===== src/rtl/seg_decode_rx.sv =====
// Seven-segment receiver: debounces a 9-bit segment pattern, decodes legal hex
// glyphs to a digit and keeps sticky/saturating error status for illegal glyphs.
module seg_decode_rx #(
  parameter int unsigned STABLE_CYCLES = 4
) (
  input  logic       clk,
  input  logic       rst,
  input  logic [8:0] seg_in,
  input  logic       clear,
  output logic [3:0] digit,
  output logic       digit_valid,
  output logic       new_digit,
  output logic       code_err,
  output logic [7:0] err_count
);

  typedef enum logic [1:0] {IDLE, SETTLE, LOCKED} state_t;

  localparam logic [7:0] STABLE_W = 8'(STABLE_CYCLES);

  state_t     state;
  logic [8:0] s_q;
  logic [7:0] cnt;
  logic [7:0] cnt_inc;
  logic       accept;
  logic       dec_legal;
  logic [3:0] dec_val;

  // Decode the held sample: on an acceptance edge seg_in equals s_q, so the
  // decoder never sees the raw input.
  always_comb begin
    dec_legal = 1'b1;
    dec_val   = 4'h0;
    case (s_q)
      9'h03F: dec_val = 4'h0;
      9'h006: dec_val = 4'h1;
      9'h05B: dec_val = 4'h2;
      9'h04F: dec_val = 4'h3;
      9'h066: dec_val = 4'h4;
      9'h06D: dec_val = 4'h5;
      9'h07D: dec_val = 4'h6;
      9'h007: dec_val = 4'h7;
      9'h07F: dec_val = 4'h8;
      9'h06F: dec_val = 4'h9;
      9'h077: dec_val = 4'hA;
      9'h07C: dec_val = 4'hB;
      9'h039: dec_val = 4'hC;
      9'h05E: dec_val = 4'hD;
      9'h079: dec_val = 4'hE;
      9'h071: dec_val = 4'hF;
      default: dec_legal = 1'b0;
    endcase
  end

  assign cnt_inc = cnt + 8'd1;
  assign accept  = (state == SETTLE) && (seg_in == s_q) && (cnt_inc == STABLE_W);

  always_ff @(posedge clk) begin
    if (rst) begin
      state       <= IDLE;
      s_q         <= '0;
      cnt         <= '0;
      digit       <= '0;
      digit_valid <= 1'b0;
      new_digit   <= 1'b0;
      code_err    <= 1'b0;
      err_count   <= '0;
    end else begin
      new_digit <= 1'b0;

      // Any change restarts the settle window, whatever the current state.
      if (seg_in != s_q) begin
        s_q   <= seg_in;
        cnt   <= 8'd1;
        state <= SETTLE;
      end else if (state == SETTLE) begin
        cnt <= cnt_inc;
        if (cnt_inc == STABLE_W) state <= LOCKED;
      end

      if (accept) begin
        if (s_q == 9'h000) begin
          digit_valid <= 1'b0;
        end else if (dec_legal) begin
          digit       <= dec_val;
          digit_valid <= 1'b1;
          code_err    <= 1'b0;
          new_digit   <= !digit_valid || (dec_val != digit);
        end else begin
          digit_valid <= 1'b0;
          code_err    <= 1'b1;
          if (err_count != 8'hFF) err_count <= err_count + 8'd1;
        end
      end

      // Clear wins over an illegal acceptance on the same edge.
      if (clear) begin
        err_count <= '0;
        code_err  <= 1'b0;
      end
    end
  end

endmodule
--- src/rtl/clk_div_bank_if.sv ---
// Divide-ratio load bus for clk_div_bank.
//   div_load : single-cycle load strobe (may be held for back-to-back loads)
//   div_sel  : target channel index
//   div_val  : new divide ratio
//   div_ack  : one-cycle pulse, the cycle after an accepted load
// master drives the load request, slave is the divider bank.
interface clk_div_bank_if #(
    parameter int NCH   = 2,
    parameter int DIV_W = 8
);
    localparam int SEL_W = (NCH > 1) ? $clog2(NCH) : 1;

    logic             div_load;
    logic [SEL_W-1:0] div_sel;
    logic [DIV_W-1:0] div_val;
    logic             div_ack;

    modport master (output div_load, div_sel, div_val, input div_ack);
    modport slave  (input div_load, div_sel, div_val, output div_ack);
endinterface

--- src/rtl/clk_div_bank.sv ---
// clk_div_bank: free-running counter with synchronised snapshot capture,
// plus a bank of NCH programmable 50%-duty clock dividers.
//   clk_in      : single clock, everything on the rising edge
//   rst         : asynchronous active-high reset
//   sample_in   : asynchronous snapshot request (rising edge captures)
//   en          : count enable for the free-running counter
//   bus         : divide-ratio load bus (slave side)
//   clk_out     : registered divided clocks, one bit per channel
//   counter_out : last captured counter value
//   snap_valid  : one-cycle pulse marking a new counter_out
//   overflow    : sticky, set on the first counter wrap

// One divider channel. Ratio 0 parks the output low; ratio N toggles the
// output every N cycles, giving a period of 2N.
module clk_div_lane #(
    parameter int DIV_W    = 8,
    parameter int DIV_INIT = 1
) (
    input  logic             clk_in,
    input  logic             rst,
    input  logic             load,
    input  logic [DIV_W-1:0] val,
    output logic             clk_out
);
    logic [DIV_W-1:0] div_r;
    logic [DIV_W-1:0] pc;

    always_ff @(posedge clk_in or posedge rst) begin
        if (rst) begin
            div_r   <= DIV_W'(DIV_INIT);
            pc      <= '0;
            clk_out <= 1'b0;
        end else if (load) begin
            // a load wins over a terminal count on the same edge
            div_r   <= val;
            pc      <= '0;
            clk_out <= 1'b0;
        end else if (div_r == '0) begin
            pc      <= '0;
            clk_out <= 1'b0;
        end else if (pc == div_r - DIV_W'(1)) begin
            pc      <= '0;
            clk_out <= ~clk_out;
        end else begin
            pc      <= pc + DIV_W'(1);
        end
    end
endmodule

· · · ·

== Work to be completed ==
Copy the records above exactly, please, but only from the first line through the line containing "9'h039: dec_val = 4'hC;".

== Result below ==
===== src/rtl/seg_decode_rx.sv =====
// Seven-segment receiver: debounces a 9-bit segment pattern, decodes legal hex
// glyphs to a digit and keeps sticky/saturating error status for illegal glyphs.
module seg_decode_rx #(
  parameter int unsigned STABLE_CYCLES = 4
) (
  input  logic       clk,
  input  logic       rst,
  input  logic [8:0] seg_in,
  input  logic       clear,
  output logic [3:0] digit,
  output logic       digit_valid,
  output logic       new_digit,
  output logic       code_err,
  output logic [7:0] err_count
);

  typedef enum logic [1:0] {IDLE, SETTLE, LOCKED} state_t;

  localparam logic [7:0] STABLE_W = 8'(STABLE_CYCLES);

  state_t     state;
  logic [8:0] s_q;
  logic [7:0] cnt;
  logic [7:0] cnt_inc;
  logic       accept;
  logic       dec_legal;
  logic [3:0] dec_val;

  // Decode the held sample: on an acceptance edge seg_in equals s_q, so the
  // decoder never sees the raw input.
  always_comb begin
    dec_legal = 1'b1;
    dec_val   = 4'h0;
    case (s_q)
      9'h03F: dec_val = 4'h0;
      9'h006: dec_val = 4'h1;
      9'h05B: dec_val = 4'h2;
      9'h04F: dec_val = 4'h3;
      9'h066: dec_val = 4'h4;
      9'h06D: dec_val = 4'h5;
      9'h07D: dec_val = 4'h6;
      9'h007: dec_val = 4'h7;
      9'h07F: dec_val = 4'h8;
      9'h06F: dec_val = 4'h9;
      9'h077: dec_val = 4'hA;
      9'h07C: dec_val = 4'hB;
      9'h039: dec_val = 4'hC;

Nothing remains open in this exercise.